You can find some books about Gimp but they’re outdated and the software got a lot of new features.

Kevin and I were talking about the viability of a GIMP book just last night now that they look like they’ve got there interface problems sorted (copy paste from the adobe handbook). It all comes down to demand, and we need to guestamate what that will be like in 6-12 months time.

We only release about 10-12 books a year so picking the right titles is vital – it’s up there, but not something we are actively working on right now.

Just wondering…you working on it yet? :slight_smile:

Not as far as I know. :frowning:

I don’t think GIMP honestly is viable on it’s own as a Photoshop replacement and never has been. Perhaps HQ might go for a book about using a mixture of Open Source products (like GIMP / Inkscape / Scribus, etc) if the topic would draw the right kind of crowd but generally speaking, most people are already aware of the free options (and documentation about GIMP et al is pretty much everywhere on the web). :slight_smile:

I’d never mix Gimp with Inkscape or Scribus. How many books are about Photoshop AND Illustrator? The book would be huge, they’re two totally different kinds of image programs (might as well throw Flash in there too)…

I got Beginning Gimp by Akkana Peck and it was excellent step-by-step of using various tools to do common things. It did not get into advanced scripting or advanced filters. Now that Gimp has animation (GAP), I guess we’re only waiting for more profile support and cymk support and it’s set.

Hell, scripting in Gimp could be its own topic for a very thick book.

Gimp is a professional tool, though. It deserves some good books, but they are out there. If SitePoint were to do a Gimp book, it would need to be very, very good.

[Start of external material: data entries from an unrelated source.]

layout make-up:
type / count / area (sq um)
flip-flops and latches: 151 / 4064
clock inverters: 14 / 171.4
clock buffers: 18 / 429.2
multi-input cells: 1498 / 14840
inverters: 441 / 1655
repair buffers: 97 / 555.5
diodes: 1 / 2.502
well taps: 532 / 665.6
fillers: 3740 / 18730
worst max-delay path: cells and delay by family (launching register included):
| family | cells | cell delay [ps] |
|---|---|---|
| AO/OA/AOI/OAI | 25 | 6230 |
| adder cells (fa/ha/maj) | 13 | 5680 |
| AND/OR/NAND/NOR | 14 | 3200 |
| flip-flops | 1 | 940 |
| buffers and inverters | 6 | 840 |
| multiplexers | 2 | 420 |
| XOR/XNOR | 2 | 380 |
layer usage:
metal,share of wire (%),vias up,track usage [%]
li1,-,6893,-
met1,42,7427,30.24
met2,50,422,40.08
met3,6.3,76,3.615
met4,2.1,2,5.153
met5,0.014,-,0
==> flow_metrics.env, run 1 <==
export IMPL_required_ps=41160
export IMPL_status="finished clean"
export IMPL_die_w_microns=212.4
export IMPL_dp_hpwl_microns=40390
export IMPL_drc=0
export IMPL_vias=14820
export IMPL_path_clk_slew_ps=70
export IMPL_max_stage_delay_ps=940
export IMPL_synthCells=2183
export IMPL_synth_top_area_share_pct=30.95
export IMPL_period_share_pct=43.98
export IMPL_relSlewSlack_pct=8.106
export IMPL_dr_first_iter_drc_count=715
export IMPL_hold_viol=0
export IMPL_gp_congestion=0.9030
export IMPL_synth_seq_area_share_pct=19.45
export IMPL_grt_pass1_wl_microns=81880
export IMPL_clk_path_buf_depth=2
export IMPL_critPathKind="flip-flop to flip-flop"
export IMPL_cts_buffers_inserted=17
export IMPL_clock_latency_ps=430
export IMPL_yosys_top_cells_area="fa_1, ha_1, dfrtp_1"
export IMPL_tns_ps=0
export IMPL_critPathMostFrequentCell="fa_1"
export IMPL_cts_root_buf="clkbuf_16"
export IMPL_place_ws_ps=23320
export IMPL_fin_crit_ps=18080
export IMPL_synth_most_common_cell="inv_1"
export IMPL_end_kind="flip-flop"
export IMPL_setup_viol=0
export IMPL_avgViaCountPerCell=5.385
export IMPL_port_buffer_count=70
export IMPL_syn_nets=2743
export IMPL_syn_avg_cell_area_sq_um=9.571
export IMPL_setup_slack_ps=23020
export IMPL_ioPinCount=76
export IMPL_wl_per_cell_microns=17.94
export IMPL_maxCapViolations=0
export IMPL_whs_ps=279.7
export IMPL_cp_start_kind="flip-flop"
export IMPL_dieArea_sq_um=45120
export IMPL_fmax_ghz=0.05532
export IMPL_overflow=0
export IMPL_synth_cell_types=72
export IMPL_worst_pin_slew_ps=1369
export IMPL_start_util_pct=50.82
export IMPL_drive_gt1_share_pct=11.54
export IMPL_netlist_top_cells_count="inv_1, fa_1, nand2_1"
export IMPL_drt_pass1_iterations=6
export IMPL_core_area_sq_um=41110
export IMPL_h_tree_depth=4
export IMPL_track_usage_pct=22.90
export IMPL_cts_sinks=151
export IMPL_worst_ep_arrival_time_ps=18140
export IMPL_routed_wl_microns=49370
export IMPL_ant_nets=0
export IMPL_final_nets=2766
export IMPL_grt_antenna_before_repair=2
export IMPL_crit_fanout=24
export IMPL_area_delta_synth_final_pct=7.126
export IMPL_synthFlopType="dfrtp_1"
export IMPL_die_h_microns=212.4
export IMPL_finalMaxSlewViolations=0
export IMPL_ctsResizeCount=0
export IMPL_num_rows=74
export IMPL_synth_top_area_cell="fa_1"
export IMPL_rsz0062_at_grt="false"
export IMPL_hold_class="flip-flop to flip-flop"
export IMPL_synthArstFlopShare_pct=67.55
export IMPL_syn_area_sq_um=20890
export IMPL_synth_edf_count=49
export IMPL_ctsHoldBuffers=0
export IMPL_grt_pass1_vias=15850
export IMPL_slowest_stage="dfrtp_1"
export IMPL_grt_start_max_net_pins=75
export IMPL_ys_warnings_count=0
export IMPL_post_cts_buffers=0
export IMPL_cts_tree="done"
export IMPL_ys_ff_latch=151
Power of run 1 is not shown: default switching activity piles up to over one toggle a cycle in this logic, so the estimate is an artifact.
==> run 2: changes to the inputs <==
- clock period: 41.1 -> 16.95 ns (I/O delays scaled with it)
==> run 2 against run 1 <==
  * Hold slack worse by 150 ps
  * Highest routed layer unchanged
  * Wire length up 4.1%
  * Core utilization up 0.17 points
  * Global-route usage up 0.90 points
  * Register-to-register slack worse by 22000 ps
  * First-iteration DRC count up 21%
--- config.mk ---
export PLATFORM = sky130hd
export DESIGN_NAME = swm_ctrl
export DESIGN_NICKNAME = d
export VERILOG_FILES = /design/src/rtl/swm_pkg.sv /design/src/rtl/swm_ctrl.sv
export SDC_FILE = /design/constraint.sdc
export NUM_CORES = 1
export LEC_CHECK = 0
export ABC_AREA = 1
export ABC_CLOCK_PERIOD_IN_PS = 2500
export BUFFER_PORTS_ARGS = -buffer_cell sky130_fd_sc_hd__buf_2
export CORE_AREA = 2 2 39 41
export CTS_CLUSTER_DIAMETER = 80
export DETAILED_ROUTE_END_ITERATION = 8
export DIE_AREA = 0 0 41 43
export HOLD_SLACK_MARGIN = 0.1
export PLACE_DENSITY = 0.43
export SLEW_MARGIN = 20
export SYNTH_ARGS = -nofsm -noshare
export SYNTH_HDL_FRONTEND = slang
export SYNTH_SLANG_ARGS = --single-unit
--- constraint.sdc ---
create_clock -name clk_i -period 2.5 [get_ports clk_i]
set_clock_uncertainty 0.2 [all_clocks]
set_input_delay 0 -clock clk_i [delete_from_list [all_inputs] [get_ports clk_i]]
set_output_delay 0 -clock clk_i [all_outputs]
set_load 0.005 [all_outputs]
--- src/rtl/swm_pkg.sv ---
// swm_pkg: shared constants, controller states and command/status types
// for the sliding window median unit; no dependencies
`timescale 1ns / 1ps
`default_nettype none

package swm_pkg;

  // storage and sample sizes
  localparam int MAX_WINDOW  = 63;
  localparam int SAMPLE_BITS = 32;
  localparam int HALF_BITS   = 5;

  // index into the cell chain and the history ring
  localparam int IDX_W = $clog2(MAX_WINDOW);
  // sample count, able to hold MAX_WINDOW itself
  localparam int CNT_W = $clog2(MAX_WINDOW + 1);
  // longest odd window that fits the storage
  localparam int WIN_CAP = (MAX_WINDOW % 2 == 1) ? MAX_WINDOW : MAX_WINDOW - 1;

  // median select tree: groups of eight cells, then one of the groups
  localparam int LANE_W  = 3;
  localparam int LANES   = 1 << LANE_W;
  localparam int GRP_W   = IDX_W - LANE_W;
  localparam int NUM_GRP = 1 << GRP_W;

  localparam logic [HALF_BITS-1:0] HALF_RESET = HALF_BITS'(1);

  typedef enum logic [2:0] {
    S_IDLE,
    S_REMOVE,
    S_INSERT,
    S_GATHER,
    S_DONE
  } swm_state_e;

  typedef struct packed {
    logic capture;   // take the sample and read the leaving sample
    logic remove;    // drop the leaving sample from the cell chain
    logic insert;    // place the new sample, write the ring, step counters
    logic gather;    // first level of the median select
    logic load_out;  // load the output register
  } swm_cmd_t;

  typedef struct packed {
    logic full;      // window already holds all its samples
  } swm_sts_t;

endpackage : swm_pkg

`default_nettype wire

--- src/rtl/swm_ctrl.sv ---
// swm_ctrl: sequencing state machine and output valid flag
// uses swm_pkg
`timescale 1ns / 1ps
`default_nettype none

module swm_ctrl (
  input  wire logic              clk_i,
  input  wire logic              rst_ni,
  input  wire logic              in_valid_i,
  output logic                   in_ready_o,
  output logic                   out_valid_o,
  input  wire logic              out_ready_i,
  input  wire swm_pkg::swm_sts_t sts_i,
  output swm_pkg::swm_cmd_t      cmd_o
);

  swm_pkg::swm_state_e state_q, state_d;
  logic                out_valid_q, out_valid_d;
  logic                out_free;

  assign out_free = !out_valid_q || out_ready_i;

  always_comb begin
    state_d = state_q;
    unique case (state_q)
      swm_pkg::S_IDLE: begin
        if (in_valid_i) begin
          state_d = sts_i.full ? swm_pkg::S_REMOVE : swm_pkg::S_INSERT;
        end
      end
      swm_pkg::S_REMOVE: state_d = swm_pkg::S_INSERT;
      swm_pkg::S_INSERT: state_d = swm_pkg::S_GATHER;
      swm_pkg::S_GATHER: state_d = swm_pkg::S_DONE;
      swm_pkg::S_DONE: begin
        if (out_free) begin
          state_d = swm_pkg::S_IDLE;
        end
      end
      default: state_d = swm_pkg::S_IDLE;
    endcase
  end

  always_comb begin
    cmd_o      = '0;
    in_ready_o = 1'b0;
    unique case (state_q)
      swm_pkg::S_IDLE: begin
        in_ready_o    = 1'b1;
        cmd_o.capture = in_valid_i;
      end
      swm_pkg::S_REMOVE: cmd_o.remove = 1'b1;
      swm_pkg::S_INSERT: cmd_o.insert = 1'b1;
      swm_pkg::S_GATHER: cmd_o.gather = 1'b1;
      swm_pkg::S_DONE:   cmd_o.load_out = out_free;
      default: begin
        cmd_o      = '0;
        in_ready_o = 1'b0;
      end
    endcase
  end

  always_comb begin
    out_valid_d = out_valid_q;
    if (cmd_o.load_out) begin
      out_valid_d = 1'b1;
    end else if (out_ready_i) begin
      out_valid_d = 1'b0;
    end
  end

  always_ff @(posedge clk_i or negedge rst_ni) begin
    if (!rst_ni) begin
      state_q     <= swm_pkg::S_IDLE;
      out_valid_q <= 1'b0;
    end else begin
      state_q     <= state_d;
      out_valid_q <= out_valid_d;
    end
  end

  assign out_valid_o = out_valid_q;

  // output register never overwritten while a result is still waiting
  assert property (@(posedge clk_i) disable iff (!rst_ni)
    cmd_o.load_out |-> (!out_valid_q || out_ready_i))
    else $error("output register overwritten");

  // an accepted item blocks the input until its result is loaded
  assert property (@(posedge clk_i) disable iff (!rst_ni)
    (in_valid_i && in_ready_o) |=> !in_ready_o)
    else $error("input taken while an item is in flight");

  // a new result appears only through a load
  assert property (@(posedge clk_i) disable iff (!rst_ni)
    $rose(out_valid_o) |-> $past(cmd_o.load_out))
    else $error("result valid without a load");

endmodule : swm_ctrl

`default_nettype wire

# [After elaboration in Yosys (flattened, before gate mapping)]
# Cells that the tools add are included.
[totals] rom_bits=0 mem_bits_rw=0 reg_bits=4 inputBits=5 output_inout_bits=7 wordCells=25 latch_bits=0 mem_count=0
[classes] n_bitwise=0 reduce_logical=5 multipliers=0 n_div=0 addsub=0 order_cmp=0 shift=0 muxes=12 n_eq_ne=6
[op_table] cell="$pmux 3 s5" n=1
[op_table] cell="$mux 1" n=8
[op_table] cell="$eq 3x2->1 const B" n=2
[op_table] cell="$mux 3" n=2
[op_table] cell="$ne 2x2->1 const B" n=2
[op_table] cell="$eq 3x1->1 const B" n=1
[op_table] cell="$eq 3x3->1 const B" n=1
[op_table] cell="$logic_not 3->1" n=1
[op_table] cell="$mux 2" n=1
[op_table] cell="$reduce_and 2->1" n=1
[op_table] cell="$reduce_bool 2->1" n=1
[op_table] cell="$logic_not 1->1" n=1
[op_table] cell="$logic_or 1x1->1" n=1

# [Depth between registers and ports, before layout]
[logic_depth] word_depth=4 ltp_mapped=5 depth_no_buf=5

# [Worst setup path before layout]
# No wires, ideal clock.
[synth_timing] kind="register to register" startpoint="register state_q[0]" endpoint="register state_q[0]" setup_slack_ps=1406 stages_incl_launch_ff=5 required_ps=2178 arrival_time_ps=772 synth_period_minus_slack_ps=1094 cell_sequence="dfrtp_1 > nor2_2 > nand3_1 > nand2_1 > nor2_1"
[synth_between] elab_chain_len=3 elab_cells_between_ends=9
[synth_rtl] item="from (decl)" line_no="swm_ctrl.sv:17" source="swm_pkg::swm_state_e state_q, state_d;"
[synth_rtl] item="from (signal assigned)" line_no="swm_ctrl.sv:73" source="state_q <= swm_pkg::S_IDLE;"
[synth_rtl] item="from (signal assigned)" line_no="swm_ctrl.sv:76" source="state_q <= state_d;"
[synth_rtl] item="$eq 3x3->1 / $logic_not 3->1 (equally long branches)" line_no="swm_ctrl.sv:25" source="unique case (state_q)"
[synth_rtl] item="$ne 2x2->1 (no source line)"
[synth_rtl] item="$reduce_and 2->1 (no source line)"
# Parallel ways exist; a longest one is shown, timed or not.
# A chain may end at the register's enable or synchronous reset.

# [Worst setup path after layout]
[layout_timing] startpoint="register state_q[0]" endpoint="register state_q[1]"
# Same word-level chain as after synthesis.

==> summary.md <==
| Metric | Value |
|---|---|
| Outcome | `completed` |
| Unrepaired setup endpoints after global routing | `false` |
| Crit share post-route | `68.8%` |
| Critical Path Source | `state_q[0]` |
| Least-Margin Pin Slew | `0.179 ns` |
| CTS Root Cell | `clkbuf_4` |
| Commonest non-fill, non-tap cell in the layout | `buf_2` |
| Vias in the first global route | `245` |
| Largest net degree at the start of global routing | `7` |
| Synthesized area per cell | `7.08 sq um` |
| Finished Cell Area | `369 sq um` |
| Post-CTS sizing | `0` |
| Vias per inst | `3.68` |
| IO Pins | `12` |
| ANT cells | `0` |
| Post-CTS Setup Bufs | `0` |
| Setup violations, final | `0` |
| Port bufs | `11` |
| Pwr Total | `0.404 mW` |
| Yosys cell types | `11` |
| Crit path DAT | `1.62 ns` |
| Crit path buf inv count | `1` |
| Worst hold start | `out_ready_i` |
| Xor/xnor share of the synthesized area | `0%` |
| Delay-heaviest family, CP | `buffers and inverters` |
| Min-Delay Path Depth | `3` |
| Rows | `14` |
| Reg2Reg Depth | `5` |
| Global-route wire length before repair | `855 um` |
| Chip width | `41 um` |
| Crit-path cells | `nor2_2, nand3_1, nand2_1, nor2_1, dlygate4sd3_1` |
| Min-delay worst type | `in -> reg` |
| CTS Sinks | `4` |
| PwrDens | `1090 mW/mm^2` |
| Synthesized-area fraction occupied by adder cells | `0%` |
| R2R setup slack | `0.78 ns` |
| Largest family of logic cells by synthesized area | `simple AND/OR/NAND/NOR gates` |
| Fin. max-slew vios | `0` |
| Die ar. | `0.00176 sq mm` |
| CTS HTree Levels | `1` |
| Initial antenna violation count | `0` |
| Routability cong. | `0.690` |
| Total Neg Setup Slack | `0 ns` |
| R2r endpoint | `state_q[1]` |
| Required time worst endpoint | `2.40 ns` |
| Placed Area | `287 sq um` |
| Worst-path clk slew | `0.03 ns` |
| Core ar. | `0.00138 sq mm` |
| Pre-antenna DRT Iters | `3` |
| CTS tree | `yes` |
| Commonest non-fill, non-tap cells in the layout | `buf_2, nor2_1, nand2_1, dlygate4sd3_1` |
| Area Overhead vs Synth | `63.0%` |
| Achievable Freq | `581 MHz` |
| FF+latch count, synth | `4` |
| Antenna Nets Post-Route | `0` |
| CTS max path bufs | `2` |
| 1st-iter DRT viols | `4` |
| Mux contribution to synthesized area | `0%` |
| Crit path launch type | `flip-flop` |
| Initial core utilization | `16.4%` |
| Final non-filler cell total | `66` |
| Grt ovf | `0` |
| Max-cap violations | `0` |
| Core Util, Final | `26.7%` |
| Die H | `43 um` |
| Worst-skew pair later-pin latency | `0.23 ns` |
| Crit path max fanout | `5` |
| Slowest cell on crit path | `dlygate4sd3_1` |
| WHS Endpoint | `out_valid_o` |
| Post-Synthesis Cells | `32` |
| Vias | `243` |
| Critical Path Sink Type | `flip-flop` |
| CTS buffer count | `3` |
| Max_slew headroom | `88.0%` |
| Post-DR wirelength/cell | `7.11 um` |
| Fin nets | `57` |
| Post-Syn Area | `226 sq um` |
| DP HPWL | `388 um` |
| Layout cell share with drive strength beyond 1 | `32.0%` |
| Placed cell count | `57` |
| Post-Syn Nets | `37` |
| Leakage | `0.208 nW` |
| Post-synthesis sequential area ratio | `44.2%` |
| DRC viols | `0` |
| Final Hold Vio Count | `0` |
| Layout fillers | `152` |
| DRT Wirelength | `469 um` |
| CP max stage delay | `0.55 ns` |
| Post-synthesis simple-gate area fraction | `33.1%` |
| Post-synthesis compound-gate area fraction | `7.73%` |
| VDD IR max | `0.309 mV` |
| Hold_buf cts | `6` |
| Critical path class | `reg -> reg` |
| Syn. warnings | `0` |
| Overall Global Routing Usage | `7.65%` |
| Minimum clock period after layout | `1.72 ns` |
| Reg-to-Reg Start | `state_q[0]` |
## worst register-to-register path, cell delays in order, from the launching register on
cell	delay, ns
dfrtp_1	0.41
nor2_2	0.20
nand3_1	0.11
nand2_1	0.09
nor2_1	0.04
dlygate4sd3_1	0.55
## power by group
group          internal [mW]  leakage, nW  switching (mW)  total (mW)
Combinational          0.100        0.143          0.0987       0.199
Clock                 0.0533       0.0138          0.0215      0.0748
Sequential            0.0960       0.0509          0.0344       0.130
Total                  0.249        0.208           0.155       0.404
## cell usage after synthesis
| library cell | n | share of area (%) |
|---|---|---|
| inv_1 | 4 | 6.6 |
| dfrtp_1 | 4 | 44 |
| nor2_1 | 7 | 12 |
| nand3_1 | 3 | 6.6 |
| inv_2 | 1 | 1.7 |
| nor2_2 | 1 | 2.8 |
| buf_4 | 2 | 6.6 |
| nand2_1 | 6 | 9.9 |
| o211ai_1 | 1 | 3.3 |
| nor3_1 | 1 | 2.2 |
| o21ai_0 | 2 | 4.4 |
## sequential cells by signal, summed over array words and instances (netlist names)
signal / cells
out_valid_o: 1
state_q: 3
## final cells by class
cell class	instances	area (sq um)	area share, %
repair buffers	17	115	31.2
flip-flops and latches	4	100	27.1
multi-input cells	21	92.6	25.1
clock buffers	3	22.5	6.10
well taps	16	20.0	5.42
inverters	5	18.8	5.08
## cells by family after synthesis
family                 Yosys count
and+or+nand+nor                 18
buffers and inverters            7
DFF                              4
AOI/OAI and AO/OA                3
## metal layers
layer	vias to the layer above	GRT usage [%]	part of all wire [%]
li1	136	-	-
met1	102	8.12	45
met2	5	10.3	49
met3	0	4.71	5.8
met4	0	6.00	0
met5	-	0	0
## worst max path at each step
stage                  to  cells past startpoint  slack, ns
2_1_floorplan  state_q[0]                      4       1.41
3_3_place_gp   state_q[0]                      4       1.32
3_5_place_dp   state_q[0]                      4       1.33
4_1_cts        state_q[1]                      5       0.77
5_1_grt        state_q[1]                      5       0.72
6_report       state_q[1]                      5       0.78
## through the flow
step	setup WS [ns]	hold WS, ns
floorplan	1.41	-0.496
global placement	1.32	-0.388
detailed placement	1.33	-0.391
CTS	0.772	0.332
global route	0.717	0.371
finish	0.779	0.334
Power figures use the tool's default switching activity.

I was meaning in the context of a general beginners guide rather than a full product manual, I can’t see web designers being interested in some complex manual for a single product with a few users in preference to a general guide to alternative software which gives the basics of a few core products. :slight_smile:

I can’t see web designers being interested in some complex manual for a single product with a few users…

Think about that, then substitute a language in there.

I can’t see web designers being interested in some complex manual for a single language with a few users in preference to a general guide to alternative software which gives the basics of a few core languages.

Anyone using something as complex as Gimp would INDEED be very very interested in a complex manual for such a thing. If Gimp were Paint, then, yeah, you could go there, but it’s every bit as complex as Photoshop. Why are people using Gimp? Is it because PhotoChop doesn’t even run on the Operating System of their choice? Or because they didn’t see the need to spend a thousand euros on a program when you can do pretty much the same thing in the free alternative?

Those not using Gimp, even if using other open source programs, will not be interested in a large complex Gimp manual. But, large complex manuals are for those using the software. I dunno what a slimmed-down guide to general open source software would give anyone other than some Windows user who’s decided to move over to Linux for their basic computing and want to touch up photos and other little things maybe best done in Picassa or something anyway.